Effects of drought-flood abrupt alternation on phosphorus in summer maize farmland systems

Phosphorus (P) is well known as a vital nutrient required for plant growth and a critical factor often causing eutrophication in water bodies. However, few studies have focused on the effects of drought-flood abrupt alternation (DFAA), a new type of extreme climate event, on the transformation of P in farmland systems. In this study, we, therefore, focused on DFAA effects on available P (AP) in topsoil, soluble P (SP) and total P (TP) in surface runoff, as well as plant P contents and P uptake in summer maize farmland systems. Field control experiments (sheltered under a ventilated shed with an artificial rainfall device) were conducted to simulate two levels of DFAA (i.e., light drought-light flood and moderate drought-light flood) during parts of two summer maize growing seasons (i.e., seeding-jointing stage and tasseling-grain filling stage).
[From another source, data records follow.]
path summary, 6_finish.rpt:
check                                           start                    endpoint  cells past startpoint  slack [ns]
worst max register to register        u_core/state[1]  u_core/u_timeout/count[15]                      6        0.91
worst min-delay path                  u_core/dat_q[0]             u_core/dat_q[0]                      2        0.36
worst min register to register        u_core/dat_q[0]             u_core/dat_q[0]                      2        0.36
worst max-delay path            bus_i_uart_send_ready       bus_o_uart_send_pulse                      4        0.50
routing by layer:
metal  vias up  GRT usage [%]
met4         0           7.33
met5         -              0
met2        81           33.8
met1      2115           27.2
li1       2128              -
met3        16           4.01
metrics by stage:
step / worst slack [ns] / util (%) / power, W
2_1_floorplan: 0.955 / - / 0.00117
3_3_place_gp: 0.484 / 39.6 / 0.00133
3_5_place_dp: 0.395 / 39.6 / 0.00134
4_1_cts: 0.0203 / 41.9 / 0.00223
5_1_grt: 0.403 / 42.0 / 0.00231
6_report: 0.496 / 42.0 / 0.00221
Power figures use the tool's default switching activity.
### src/rtl/seq_pattern_detector_if.sv
// Serial bit stream in, match tick and window status out.
// Carries hit_count only when SEQ_PATTERN_DETECTOR_HIT_COUNT_EN is defined.
interface seq_pattern_detector_if #(
    parameter int unsigned PAT_W = 4,
    parameter int unsigned CNT_W = 16
);
    logic             bit_in;
    logic             bit_valid;
    logic             tick;
    logic [PAT_W-1:0] window;
    logic             primed;
`ifdef SEQ_PATTERN_DETECTOR_HIT_COUNT_EN
    logic [CNT_W-1:0] hit_count;

    modport master (
        output bit_in, bit_valid,
        input  tick, window, primed, hit_count
    );
    modport slave (
        input  bit_in, bit_valid,
        output tick, window, primed, hit_count
    );
`else
    modport master (
        output bit_in, bit_valid,
        input  tick, window, primed
    );
    modport slave (
        input  bit_in, bit_valid,
        output tick, window, primed
    );
`endif
endinterface

### src/rtl/seq_pattern_detector.sv
// Serial pattern detector, overlap or non-overlap matching by parameter.
// Optional saturating hit counter: SEQ_PATTERN_DETECTOR_HIT_COUNT_EN.
module seq_pattern_detector #(
    parameter int unsigned      PAT_W   = 4,
    parameter logic [PAT_W-1:0] PATTERN = 4'b1011,
    parameter bit               OVERLAP = 1'b1,
    parameter int unsigned      CNT_W   = 16
) (
    input  logic                 clk,
    input  logic                 reset,
    seq_pattern_detector_if.slave bus
);
    localparam int unsigned FILL_W = $clog2(PAT_W + 1);
    localparam logic [FILL_W-1:0] FULL = FILL_W'(PAT_W);

    typedef enum logic {
        S_FILL,
        S_ARMED
    } state_e;

    state_e            state_q, state_d;
    logic [PAT_W-1:0]  window_q, window_d;
    logic [FILL_W-1:0] fill_q, fill_d;
    logic [FILL_W-1:0] fill_inc;
    logic              tick_q, tick_d;
    logic              match;

    always_comb begin
        state_d  = state_q;
        window_d = window_q;
        fill_d   = fill_q;
        fill_inc = fill_q;
        tick_d   = 1'b0;
        match    = 1'b0;
        if (bus.bit_valid) begin
            window_d = {window_q[PAT_W-2:0], bus.bit_in};
            fill_inc = (fill_q == FULL) ? FULL : fill_q + 1'b1;
            fill_d   = fill_inc;
            match    = (fill_inc == FULL) && (window_d == PATTERN);
            tick_d   = match;
            case (state_q)
                S_FILL:  if (fill_inc == FULL) state_d = S_ARMED;
                S_ARMED: state_d = S_ARMED;
                default: state_d = S_FILL;
            endcase
            // Non-overlap: keep the window but demand PAT_W fresh bits.
            if (match && !OVERLAP) begin
                fill_d  = '0;
                state_d = S_FILL;
            end
        end
    end

    always_ff @(posedge clk) begin
        if (!reset) begin
            state_q  <= S_FILL;
            window_q <= '0;
            fill_q   <= '0;
            tick_q   <= 1'b0;
        end else begin
            state_q  <= state_d;
            window_q <= window_d;
            fill_q   <= fill_d;
            tick_q   <= tick_d;
        end
    end

    assign bus.tick   = tick_q;
    assign bus.window = window_q;
    assign bus.primed = (state_q == S_ARMED);

`ifdef SEQ_PATTERN_DETECTOR_HIT_COUNT_EN
    logic [CNT_W-1:0] hit_count_q, hit_count_d;

    always_comb begin
        hit_count_d = hit_count_q;
        if (tick_d && (hit_count_q != {CNT_W{1'b1}}))
            hit_count_d = hit_count_q + 1'b1;
    end

    always_ff @(posedge clk) begin
        if (!reset) hit_count_q <= '0;
        else        hit_count_q <= hit_count_d;
    end

    assign bus.hit_count = hit_count_q;
`endif
endmodule

### src/flat_wrapper.sv
// flat-port wrapper written by rule: the top's interface ports become plain ports
module seq_pattern_detector_flat 
#(
    parameter int unsigned      PAT_W   = 4,
    parameter logic [PAT_W-1:0] PATTERN = 4'b1011,
    parameter bit               OVERLAP = 1'b1,
    parameter int unsigned      CNT_W   = 16
)
  (clk, reset, bus_bit_in, bus_bit_valid, bus_tick, bus_window, bus_primed);
  seq_pattern_detector_if #(.PAT_W(PAT_W), .CNT_W(CNT_W)) bus_i ();
  input  logic clk;
  input  logic reset;
  input wire logic [$bits(bus_i.bit_in)-1:0] bus_bit_in;
  input wire logic [$bits(bus_i.bit_valid)-1:0] bus_bit_valid;
  output wire logic [$bits(bus_i.tick)-1:0] bus_tick;
  output wire logic [$bits(bus_i.window)-1:0] bus_window;
  output wire logic [$bits(bus_i.primed)-1:0] bus_primed;
  assign bus_i.bit_in = bus_bit_in;
  assign bus_i.bit_valid = bus_bit_valid;
  assign bus_tick = bus_i.tick;
  assign bus_window = bus_i.window;
  assign bus_primed = bus_i.primed;
  seq_pattern_detector #(.PAT_W(PAT_W), .PATTERN(PATTERN), .OVERLAP(OVERLAP), .CNT_W(CNT_W)) u_core (.clk(clk), .reset(reset), .bus(bus_i));
endmodule
### config.mk
export PLATFORM = sky130hd
export DESIGN_NAME = seq_pattern_detector_flat
export DESIGN_NICKNAME = d
export VERILOG_FILES = /design/src/rtl/seq_pattern_detector_if.sv /design/src/rtl/seq_pattern_detector.sv /design/src/flat_wrapper.sv
export SDC_FILE = /design/constraint.sdc
export NUM_CORES = 1
export LEC_CHECK = 0
export CORE_AREA = 4 4 41 43
export CTS_CLUSTER_SIZE = 12
export DETAILED_ROUTE_END_ITERATION = 16
export DIE_AREA = 0 0 45 47
export PLACE_DENSITY = 0.55
export SYNTH_ARGS = -nofsm -noshare
export SYNTH_HDL_FRONTEND = slang
export SYNTH_SLANG_ARGS = --single-unit
### constraint.sdc
create_clock -name clk -period 1.2 [get_ports clk]
set_input_delay 0.3 -clock clk [delete_from_list [all_inputs] [get_ports clk]]
set_output_delay 0.3 -clock clk [all_outputs]
set_load 0.03 [all_outputs]
==> flow_summary_export.csv, run 1 <==
group,metric,value,unit
setup_path,cp.arrival,1.34,ns
yosys,synth.yosys.seq_area_share,45.6,%
cts,cts_max_path_buffers,2,
setup_path,cp_slowest_stage_delay,0.33,ns
sta,grt_setup_unrepaired,"true",
setup_path,reg2reg_to,"u_core.fill_q[2]",
route,vias,332,
yosys,yosysUniqueCellTypes,16,
cts,clock_latency,0.25,ns
yosys,synth_flop_cell,"dfxtp_1",
place,place.gp.congestion,0.652,
yosys,async_flop_share,0,%
route,ant_nets,0,
route,wl_per_cell,10.6,um
place,io_buffer_count,9,
sta,slew_headroom,88.2,%
floorplan,start_util,30.4,%
grt,use_met2,12.7,%
yosys,synthTopCellsByCount,"dfxtp_1, nor2_1, mux2i_1",
power_and_ir_drop,p_leak,0.271,nW
sta,timing.fmax,857,MHz
grt,top_usage_layer,"met2",
cts,cts_hold_buf,0,
yosys,yosys.area.top_type,"dfxtp_1",
cts,clock-root-buffer,"clkbuf_4",
floorplan,dieArea,2120,um2
setup_path,worstPathRequired,1.37,ns
layout,final_nets,66,
setup_path,path_cells,"inv_2 > ha_4 > and2b_2 > buf_6 > a311oi_2",
floorplan,row_count,13,
hold_path,holdPathEnd,"u_core.bus.primed",
setup_path,path_max_fanout,3,
cts,clkSlewWorstSetupHoldPaths,0.06,ns
cts,clock-sinks,9,
cts,tritoncts.num_buffers,3,
grt,antenna_found_initial,0,
sta,fin_ws,0.0338,ns
sta,setup_viol,0,
yosys,synthTopCellsByArea,"dfxtp_1, mux2i_1, nor2_1, ha_1, a21oi_1",
cts,htreeDepth,1,
power_and_ir_drop,power.density,1130,nW/um2
yosys,yosysMostFrequentCell,"dfxtp_1",
floorplan,die_w,45,um
grt,met3_usage,5.75,%
floorplan,io_pins,10,
place,dp.cells,69,
grt,grt_overflow,0,
sta,hold_ws,0.488,ns
setup_path,cp-start-kind,"register",
yosys,syn_nets,45,
run_status,status,"completed",
grt,grt_start_max_net_pins,7,
hold_path,min_path_type,"register to register",
layout,stdcell_count,74,
layout,n_antenna_cell,0,
route,viasPerCell,4.49,
setup_path,rrSetupSlack,0.03,ns
setup_path,critical_path.endpoint_type,"register",
sta,tightest_slew,0.177,ns
yosys,synth_top_area_share,45.6,%
setup_path,worstSetupPathType,"register to register",
route,drt_wl_total,781,um
layout,final_layout_size_suffix_gt1_share,44.1,%
route,drt_iter0_markers,1,
hold_path,worstHoldPathCells,1,
hold_path,hold_start,"u_core.bus.primed",
yosys,yosys_warnings,0,
setup_path,rr_worst_depth,5,
power_and_ir_drop,finalPower,0.666,mW
setup_path,r2r_start,"u_core.fill_q[1]",
yosys,syn-cell-area,395,um2
sta,skew,0.00139,ns
cts,cts_tree,"built",
layout,synthToLayoutAreaGrowth,49.4,%
sta,post-route-period-util,97.2,%
sta,period_minus_slack,1.17,ns
floorplan,die_h,47,um
sta,final_hold_viol_count,0,
route,drc,0,
yosys,syn_area_per_cell,10.1,um2
setup_path,crit_slowest_cell,"dfxtp_2",
grt,grt_pass1_wl,1.30,mm
place,post-place-ws,-0.119,ns
sta,slew_viol_final,0,
floorplan,core_area,1300,um2
route,firstDrtPassIters,2,
grt,track_usage,8.56,%
flow_run,drv_cap,0,
power_and_ir_drop,peakVddDrop,0.000794,V
grt,use_met1,10.3,%
yosys,syn-instance-count,39,
yosys,ys_ff_latch,9,
place,place.detailed.hpwl,563,um
yosys,synth_enable_flop_cells,0,
grt,grt_pass1_vias,317,
## how the worst max path moves through the flow
stage                           startpoint                end  cells after the start
after CTS                 u_core.fill_q[1]   u_core.fill_q[2]                      5
after floorplan           u_core.fill_q[0]    u_core.bus.tick                      5
final                     u_core.fill_q[1]   u_core.fill_q[2]                      5
after detailed placement     bus_bit_valid  u_core.bus.primed                      4
after global routing      u_core.fill_q[1]   u_core.fill_q[2]                      5
after global placement       bus_bit_valid  u_core.bus.primed                      4
## kinds of logic after synthesis
family	after synthesis	share of synthesized area, %
muxes	6	15.2
and+or+nand+nor	12	16.8
buffers and inverters	4	5.70
AOI/OAI and AO/OA	6	10.4
adders and majority gates	2	6.33
DFF	9	45.6
## where the power goes
part	switching, mW	internal (mW)	total [mW]
registers	0.00967	0.311	0.321
logic	0.0529	0.0637	0.117
clock network	0.101	0.128	0.228
## registers in the layout (all words and copies together) (netlist names)
signal and cells:
u_core.bus.tick 1, u_core.bus.primed 1, u_core.fill_q 3, u_core.bus.window 4
## final cells by class
cell class | instances | area (um2)
tap | 15 | 18.8
sequential | 9 | 183
timing repair buffer | 17 | 139
fill | 144 | 711
inverter | 3 | 11.3
clock buffer | 4 | 26.3
multi-input combinational | 26 | 213
## cell usage in the layout (no fill, tap or decap), types with 2 or more instances in the layout
master           instances
inv_2                    3
nor2_1                   7
a21oi_1                  3
buf_4                   13
dfxtp_2                  2
mux2i_1                  6
clkdlybuf4s50_1          3
clkbuf_4                 3
dfxtp_1                  7
## worst max-delay path: cells and delay by family (launching register included)
kind / cells / cell delay [ns]
DFF: 1 / 0.33
and+or+nand+nor: 1 / 0.23
AOI/OAI and AO/OA: 1 / 0.21
buffers and inverters: 2 / 0.19
adders and majority gates: 1 / 0.13
## per-layer routing
| layer | share of wire (%) | wire length [um] |
|---|---|---|
| met2 | 49 | 385 |
| met5 | 0 | 0 |
| met1 | 43 | 333 |
| met4 | 0 | 0 |
| met3 | 7.9 | 62 |
==> src/rtl/intmul_sched.sv <==
// rtl/intmul_sched.sv - round-robin scheduler for the shared integer multiplier and its result buffer
module intmul_sched #(
    parameter int NUM_REQ = 4,
    parameter int SLOTS   = 4
) (
    input  logic                      CLK,
    input  logic                      RESET,
    input  logic [NUM_REQ-1:0]        req,
    input  logic [NUM_REQ*32-1:0]     req_oprndA,
    input  logic [NUM_REQ*32-1:0]     req_oprndB,
    input  logic [NUM_REQ-1:0]        req_sextA,
    input  logic [NUM_REQ-1:0]        req_sextB,
    input  logic [NUM_REQ-1:0]        flush,
    input  logic                      rel_en,
    input  logic [3:0]                rel_addrs,
    input  logic                      mul_ready,
    output logic [NUM_REQ-1:0]        gnt,
    output logic [1:0]                gnt_slot,
    output logic                      mul_wren,
    output logic [3:0]                mul_wraddrs,
    output logic [31:0]               mul_oprndA,
    output logic [31:0]               mul_oprndB,
    output logic                      mul_sextA,
    output logic                      mul_sextB,
    output logic [NUM_REQ*SLOTS-1:0]  slot_rsv,
    output logic [NUM_REQ*SLOTS-1:0]  slot_done,
    output logic                      busy
);
    localparam logic [0:0] IDLE  = 1'b0;
    localparam logic [0:0] ISSUE = 1'b1;
    localparam int NSLOT = NUM_REQ * SLOTS;

    logic [0:0]         state;
    logic [1:0]         rr;
    logic [NUM_REQ-1:0] eligible;
    logic               grantValid;
    logic [1:0]         grantThread;
    logic [1:0]         grantSlot;
    logic [1:0]         cand;
    logic               slotFound;
    logic [NSLOT-1:0]   rsvNext;
    logic [NSLOT-1:0]   doneNext;

    // The write strobe is exactly the ISSUE state, so it is a registered output.
    assign mul_wren = (state == ISSUE);

    // Eligibility, round-robin pick, lowest free slot and next scoreboard contents.
    always_comb begin
        eligible    = '0;
        grantValid  = 1'b0;
        grantThread = rr;
        grantSlot   = 2'd0;
        slotFound   = 1'b0;
        cand        = 2'd0;
        rsvNext     = slot_rsv;
        doneNext    = slot_done;

        // A slot released this cycle still reads reserved here, so it cannot be reused until next cycle.
        for (int i = 0; i < NUM_REQ; i++) begin
            eligible[i] = req[i] & ~flush[i] & ~(&slot_rsv[SLOTS*i +: SLOTS]);
        end

        for (int k = 0; k < NUM_REQ; k++) begin
            cand = rr + 2'(k);
            if (!grantValid && mul_ready && eligible[cand]) begin
                grantValid  = 1'b1;
                grantThread = cand;
            end
        end

        for (int s = 0; s < SLOTS; s++) begin
            if (!slotFound && !slot_rsv[{grantThread, 2'(s)}]) begin
                slotFound = 1'b1;
                grantSlot = 2'(s);
            end
        end

        // Sets first, then release, then flush, so later clears win on the same bit.
        if (grantValid) begin
            rsvNext[{grantThread, grantSlot}] = 1'b1;
        end
        if (mul_wren) begin
            doneNext[mul_wraddrs] = 1'b1;
        end
        if (rel_en) begin
            rsvNext[rel_addrs]  = 1'b0;
            doneNext[rel_addrs] = 1'b0;
        end
        for (int i = 0; i < NUM_REQ; i++) begin
            if (flush[i]) begin
                rsvNext[SLOTS*i +: SLOTS]  = '0;
                doneNext[SLOTS*i +: SLOTS] = '0;
            end
        end
    end

    // FSM and round-robin pointer: ISSUE follows every grant edge, pointer moves past the winner.
    always_ff @(posedge CLK or negedge RESET) begin
        if (!RESET) begin
            state <= IDLE;
            rr    <= 2'd0;
        end else begin
            state <= grantValid ? ISSUE : IDLE;
            if (grantValid) begin
                rr <= grantThread + 2'd1;
            end
        end
    end

    // Grant pulse and multiplier issue registers; address and operands hold between grants.
    always_ff @(posedge CLK or negedge RESET) begin
        if (!RESET) begin
            gnt         <= '0;
            gnt_slot    <= 2'd0;
            mul_wraddrs <= 4'd0;
            mul_oprndA  <= 32'd0;
            mul_oprndB  <= 32'd0;
            mul_sextA   <= 1'b0;
            mul_sextB   <= 1'b0;
        end else begin
            gnt <= '0;
            if (grantValid) begin
                gnt[grantThread] <= 1'b1;
                gnt_slot         <= grantSlot;
                mul_wraddrs      <= {grantThread, grantSlot};
                mul_oprndA       <= req_oprndA[32*grantThread +: 32];
                mul_oprndB       <= req_oprndB[32*grantThread +: 32];
                mul_sextA        <= req_sextA[grantThread];
                mul_sextB        <= req_sextB[grantThread];
            end
        end
    end

    // Reserved/done scoreboard and busy flag, all taken from the next-state values.
    always_ff @(posedge CLK or negedge RESET) begin
        if (!RESET) begin
            slot_rsv  <= '0;
            slot_done <= '0;
            busy      <= 1'b0;
        end else begin
            slot_rsv  <= rsvNext;
            slot_done <= doneNext;
            busy      <= (|rsvNext) | grantValid;
        end
    end
endmodule
### config.mk
export PLATFORM = sky130hd
export DESIGN_NAME = dmem_access_ctrl_flat
export DESIGN_NICKNAME = d
export VERILOG_FILES = /design/src/rtl/dmem_access_ctrl_if.sv /design/src/rtl/dmem_access_ctrl.sv /design/src/flat_wrapper.sv
export SDC_FILE = /design/constraint.sdc
export NUM_CORES = 1
export LEC_CHECK = 0
export CAP_MARGIN = 5
export CORE_MARGIN = 8
export CORE_UTILIZATION = 38
export CTS_CLUSTER_SIZE = 30
export DETAILED_ROUTE_END_ITERATION = 8
export GPL_TIMING_DRIVEN = 0
export PLACE_DENSITY_LB_ADDON = 0.2
export SETUP_SLACK_MARGIN = 0.05
export SLEW_MARGIN = 5
export SYNTH_ARGS = -nofsm -noshare
export SYNTH_HDL_FRONTEND = slang
export SYNTH_SLANG_ARGS = --single-unit
### constraint.sdc
create_clock -name clk_i -period 5.9 [get_ports clk_i]
set_clock_uncertainty 0.15 [all_clocks]
set_input_delay 0.885 -clock clk_i [delete_from_list [all_inputs] [get_ports clk_i]]
set_output_delay 0.885 -clock clk_i [all_outputs]
set_load 0.02 [all_outputs]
Results showed that DFAA increased AP concentration in topsoil, which was probably induced by the accumulation of the phyla Proteobacteria and Actinobacteria under moderate drought and by an increase in phosphate-solubilizing bacteria (PSB), especially the genera Bacillus and Bradyrhizobium. In addition, broken soil aggregates and increasing soil porosity caused by DFAA could also cause an increase of AP in topsoil. Soluble P and TP in surface runoff showed a decreasing trend with moderate drought in DFAA. The higher AP increased the root P uptake, while P in stems and leaves could be transported to fruits under DFAA with moderate drought. The results could provide some references for the study of the effects and adaptation-strategies related to extreme climate events and their effects on P in farmland systems.